On Thursday, the procedural hearing for the second appeal of the Libyan convicted for the Lockerbie bombing opened at the High Court of Justiciary in Edinburgh. This first hearing since the Scottish Criminal Cases Review Commission (SCCRC) decided to grant Abdelbaset Al Megrahi a second appeal lasted about one hour.
The judges [1] were Lord Hamilton (the Lord Justice General), Lord Kingarth and Lord Eassie. Megrahi, the only person convicted of murdering the 270 people who died in the bombing of Pan Am 103 over Lockerbie on Dec. 21, 1988, was represented by a team headed by Maggie Scott QC (Queen's Counsel). The Crown was represented by a team headed by Ronnie Clancy QC.
Scott requested to have disclosed secret documents. The Crown was shown these foreign secret documents on the condition that their content would not be disclosed. The nondisclosure agreement was signed by Norman McFadyen, then one of the leading members of the prosecution, on June 1, 2000.
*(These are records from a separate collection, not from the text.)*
File: src/rtl/core/ttcq_pkg.sv
`timescale 1ns / 1ps
// ----------------------------------------------------------------------------
// ttcq_pkg
// shared types and constants for the glyph outline to quadratic curve block
// ----------------------------------------------------------------------------
package ttcq_pkg;

  localparam int COORD_W  = 16;
  localparam int HALF_W   = 17;
  localparam int QUEUE_D  = 3;

  // flag byte bit positions
  localparam int FLAG_ON_CURVE_BIT = 0;
  localparam int FLAG_SHORT_X_BIT  = 1;
  localparam int FLAG_SHORT_Y_BIT  = 2;
  localparam int FLAG_SAME_X_BIT   = 4;
  localparam int FLAG_SAME_Y_BIT   = 5;

  // contour phase codes
  localparam logic [1:0] PH_IDLE  = 2'd0;
  localparam logic [1:0] PH_START = 2'd1;
  localparam logic [1:0] PH_PIVOT = 2'd2;

  typedef struct packed {
    logic [HALF_W-1:0] start_x;
    logic [HALF_W-1:0] start_y;
    logic [HALF_W-1:0] ctrl_x;
    logic [HALF_W-1:0] ctrl_y;
    logic [HALF_W-1:0] end_x;
    logic [HALF_W-1:0] end_y;
    logic              closing;
    logic              last;
  } curve_t;

  typedef struct packed {
    logic [1:0]         phase;
    logic [HALF_W-1:0]  qs_x;
    logic [HALF_W-1:0]  qs_y;
    logic [COORD_W-1:0] piv_x;
    logic [COORD_W-1:0] piv_y;
    logic [COORD_W-1:0] first_x;
    logic [COORD_W-1:0] first_y;
  } outline_st_t;

  typedef struct packed {
    outline_st_t st;
    logic        emit;
    curve_t      curve;
  } feed_res_t;

endpackage

File: src/rtl/core/truetype_contour_to_quad_curves.sv
`timescale 1ns / 1ps
// ----------------------------------------------------------------------------
// truetype_contour_to_quad_curves
// turns decoded glyph outline points into quadratic curves in half units
// ----------------------------------------------------------------------------
//
// channel | dir | payload                                   | marks
// --------+-----+-------------------------------------------+-----------------------
// in_     | in  | point_flags, x_data, y_data (40 bits)     | tuser glyph_start,
//         |     |                                           | tlast contour_end
// out_    | out | start/ctrl/end x,y, 17-bit signed (104 b) | tuser closing_curve,
//         |     |                                           | tlast last_of_item
//
// - a point is held in an input register, decoded and turned into its curves
//   combinationally, and the curves go into a three-deep result queue
// - a result passes the input register and then the result queue; while the output
//   is ready, a point that makes at most one curve can follow every cycle, and a
//   closing point with two curves holds up the next point, set by the one-wide output port
// - the input side keeps accepting while up to one result waits in the queue
// - rst_n is synchronous: phase, coordinates and queue fill go to zero
module truetype_contour_to_quad_curves (
  input  logic         clk,
  input  logic         rst_n,
  input  logic         in_tvalid,
  output logic         in_tready,
  input  logic [39:0]  in_tdata,   // point_flags[7:0], x_data[23:8], y_data[39:24]
  input  logic         in_tuser,   // glyph_start
  input  logic         in_tlast,   // contour_end
  output logic         out_tvalid,
  input  logic         out_tready,
  output logic [103:0] out_tdata,  // start_x, start_y, ctrl_x, ctrl_y, end_x, end_y, pad
  output logic         out_tuser,  // closing_curve
  output logic         out_tlast   // last_of_item
);

  localparam int CW = ttcq_pkg::COORD_W;
  localparam int HW = ttcq_pkg::HALF_W;
  localparam int QD = ttcq_pkg::QUEUE_D;

  // input register
  logic          stv_r;
  logic [7:0]    st_flags_r;
  logic [CW-1:0] st_xd_r;
  logic [CW-1:0] st_yd_r;
  logic          st_gs_r;
  logic          st_ce_r;

  // outline state
  ttcq_pkg::outline_st_t ost_r, ost_nxt;
  logic [CW-1:0] prev_x_r, prev_x_nxt;
  logic [CW-1:0] prev_y_r, prev_y_nxt;

  // result queue, head at entry 0
  ttcq_pkg::curve_t q_r [QD];
  ttcq_pkg::curve_t q_nxt [QD];
  logic [1:0]    cnt_r, cnt_nxt;

  logic          in_acc;
  logic          take;
  logic          pop;
  logic [1:0]    base;
  logic [1:0]    n_res;
  ttcq_pkg::curve_t r0, r1;
  ttcq_pkg::outline_st_t s0;
  ttcq_pkg::feed_res_t f1, f2;
  logic [CW-1:0] px0, py0, nx, ny;

  // coordinate update: short byte with sign, long delta, or repeat
  function automatic logic [CW-1:0] next_coord(input logic is_short, input logic same,
                                               input logic [CW-1:0] prev,
                                               input logic [CW-1:0] data);
    logic [CW-1:0] b;
    b = {{(CW-8){1'b0}}, data[7:0]};
    if (is_short) begin
      next_coord = same ? prev + b : prev - b;
    end else begin
      next_coord = same ? prev : prev + data;
    end
  endfunction

  // one point into the curve builder
  function automatic ttcq_pkg::feed_res_t feed(input ttcq_pkg::outline_st_t s,
                                               input logic [CW-1:0] x,
                                               input logic [CW-1:0] y,
                                               input logic on, input logic closing);
    ttcq_pkg::feed_res_t r;
    logic [HW-1:0] hx, hy, ix, iy, px2, py2;
    logic [HW:0]   sumx, sumy;
    hx   = {x, 1'b0};
    hy   = {y, 1'b0};
    px2  = {s.piv_x, 1'b0};
    py2  = {s.piv_y, 1'b0};
    ix   = {s.piv_x[CW-1], s.piv_x} + {x[CW-1], x};
    iy   = {s.piv_y[CW-1], s.piv_y} + {y[CW-1], y};
    sumx = {s.qs_x[HW-1], s.qs_x} + {hx[HW-1], hx};
    sumy = {s.qs_y[HW-1], s.qs_y} + {hy[HW-1], hy};
    r = '0;
    r.st            = s;
    r.curve.start_x = s.qs_x;
    r.curve.start_y = s.qs_y;
    r.curve.ctrl_x  = px2;
    r.curve.ctrl_y  = py2;
    r.curve.end_x   = hx;
    r.curve.end_y   = hy;
    r.curve.closing = closing;
    r.curve.last    = 1'b0;
    case (s.phase)
      ttcq_pkg::PH_START: begin
        if (on) begin
          // line as a curve: control at the midpoint, start is always even here
          r.emit         = 1'b1;
          r.curve.ctrl_x = sumx[HW:1];
          r.curve.ctrl_y = sumy[HW:1];
          r.st.qs_x      = hx;
          r.st.qs_y      = hy;
        end else begin
          r.st.piv_x = x;
          r.st.piv_y = y;
          r.st.phase = ttcq_pkg::PH_PIVOT;
        end
      end
      ttcq_pkg::PH_PIVOT: begin
        r.emit = 1'b1;
        if (on) begin
          r.st.qs_x  = hx;
          r.st.qs_y  = hy;
          r.st.phase = ttcq_pkg::PH_START;
        end else begin
          // two off-curve points in a row: implied on-curve midpoint
          r.curve.end_x = ix;
          r.curve.end_y = iy;
          r.st.qs_x     = ix;
          r.st.qs_y     = iy;
          r.st.piv_x    = x;
          r.st.piv_y    = y;
        end
      end
      default: begin
        // contour start, an off-curve first point counts as on-curve
        r.st.qs_x    = hx;
        r.st.qs_y    = hy;
        r.st.first_x = x;
        r.st.first_y = y;
        r.st.phase   = ttcq_pkg::PH_START;
      end
    endcase
    feed = r;
  endfunction

  assign in_acc    = in_tvalid && in_tready;
  assign take      = stv_r && (cnt_r <= 2'd1);
  assign in_tready = !stv_r || take;
  assign pop       = out_tvalid && out_tready;

  // decode and curve building for the held point
  always_comb begin
    s0  = ost_r;
    px0 = prev_x_r;
    py0 = prev_y_r;
    if (s0.phase != ttcq_pkg::PH_START && s0.phase != ttcq_pkg::PH_PIVOT) begin
      s0.phase = ttcq_pkg::PH_IDLE;
    end
    if (st_gs_r) begin
      // glyph start drops any open contour
      px0      = '0;
      py0      = '0;
      s0.phase = ttcq_pkg::PH_IDLE;
    end
    nx = next_coord(st_flags_r[ttcq_pkg::FLAG_SHORT_X_BIT],
                    st_flags_r[ttcq_pkg::FLAG_SAME_X_BIT], px0, st_xd_r);
    ny = next_coord(st_flags_r[ttcq_pkg::FLAG_SHORT_Y_BIT],
                    st_flags_r[ttcq_pkg::FLAG_SAME_Y_BIT], py0, st_yd_r);
    f1 = feed(s0, nx, ny, st_flags_r[ttcq_pkg::FLAG_ON_CURVE_BIT], 1'b0);
    // closing curve back to the first point
    f2 = feed(f1.st, f1.st.first_x, f1.st.first_y, 1'b1, 1'b1);

    ost_nxt    = ost_r;
    prev_x_nxt = prev_x_r;
    prev_y_nxt = prev_y_r;
    if (take) begin
      prev_x_nxt = nx;
      prev_y_nxt = ny;
      if (st_ce_r) begin
        ost_nxt       = f2.st;
        ost_nxt.phase = ttcq_pkg::PH_IDLE;
      end else begin
        ost_nxt = f1.st;
      end
    end

    // pack the results of this point, first curve first
    if (f1.emit) begin
      r0    = f1.curve;
      r1    = f2.curve;
      n_res = (st_ce_r && f2.emit) ? 2'd2 : 2'd1;
    end else begin
      r0    = f2.curve;
      r1    = f2.curve;
      n_res = (st_ce_r && f2.emit) ? 2'd1 : 2'd0;
    end
    if (n_res == 2'd2) begin
      r1.last = 1'b1;
    end else begin
      r0.last = 1'b1;
    end
  end

  // result queue: shift on pop, append behind the remaining entries
  always_comb begin
    base = cnt_r - {1'b0, pop};
    for (int i = 0; i < QD; i++) begin
      if (pop && i < QD - 1) begin
        q_nxt[i] = q_r[i + 1];
      end else begin
        q_nxt[i] = q_r[i];
      end
      if (take && n_res != 2'd0 && 2'(i) == base) begin
        q_nxt[i] = r0;
      end
      if (take && n_res == 2'd2 && 2'(i) == base + 2'd1) begin
        q_nxt[i] = r1;
      end
    end
    cnt_nxt = cnt_r - {1'b0, pop} + (take ? n_res : 2'd0);
  end

  always_ff @(posedge clk) begin
    if (!rst_n) begin
      stv_r    <= 1'b0;
      cnt_r    <= '0;
      ost_r    <= '0;
      prev_x_r <= '0;
      prev_y_r <= '0;
    end else begin
      if (in_acc) begin
        stv_r <= 1'b1;
      end else if (take) begin
        stv_r <= 1'b0;
      end
      cnt_r    <= cnt_nxt;
      ost_r    <= ost_nxt;
      prev_x_r <= prev_x_nxt;
      prev_y_r <= prev_y_nxt;
    end
  end

  // payload registers
  always_ff @(posedge clk) begin
    if (in_acc) begin
      st_flags_r <= in_tdata[7:0];
      st_xd_r    <= in_tdata[23:8];
      st_yd_r    <= in_tdata[39:24];
      st_gs_r    <= in_tuser;
      st_ce_r    <= in_tlast;
    end
    for (int i = 0; i < QD; i++) begin
      q_r[i] <= q_nxt[i];
    end
  end

  assign out_tvalid = (cnt_r != 2'd0);
  assign out_tdata  = {2'b00, q_r[0].end_y, q_r[0].end_x, q_r[0].ctrl_y,
                       q_r[0].ctrl_x, q_r[0].start_y, q_r[0].start_x};
  assign out_tuser  = q_r[0].closing;
  assign out_tlast  = q_r[0].last;

  // unused phase code never held
  a_phase_legal: assert property (@(posedge clk) disable iff (!rst_n)
    ost_r.phase != 2'd3)
    else $error("phase register holds unused code");

  // a closing curve is always the final curve of its point
  a_close_last: assert property (@(posedge clk) disable iff (!rst_n)
    out_tvalid && out_tuser |-> out_tlast)
    else $error("closing curve not marked last");

  // contour end leaves the builder awaiting a new contour
  a_end_idle: assert property (@(posedge clk) disable iff (!rst_n)
    take && st_ce_r |=> ost_r.phase == ttcq_pkg::PH_IDLE)
    else $error("phase not cleared after contour end");

  // queue fill only moves on a push or a pop
  a_cnt_hold: assert property (@(posedge clk) disable iff (!rst_n)
    !take && !pop |=> $stable(cnt_r))
    else $error("queue count changed without transaction");

  // queue never overfills
  a_cnt_max: assert property (@(posedge clk) disable iff (!rst_n)
    take |-> cnt_r <= 2'd1)
    else $error("point taken without room for two curves");

endmodule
"The documents in question were passed to the U.K. government on the basis that they were regarded as being confidential by the authority that passed them over," Clancy said." That being so, the Crown has always taken the position that, if possible, confidentiality should be respected and there are public interest considerations in regard to keeping the confidentiality of information that comes from a foreign source," Clancy added.
"The withholding of evidence by the investigators and the prosecution from the defense at the Lockerbie court is a serious breach of the fundamental norms of a fair trial," Hans Koechler told Gordon Brewer of the BCC's "Newsnight Scotland.
"The nondisclosure of this information to the defense is one of the grounds that the SCCRC has identified as reasons for holding that a miscarriage of justice might have occurred.The prosecutors have refused to make public the ultra secret document on the basis of national security.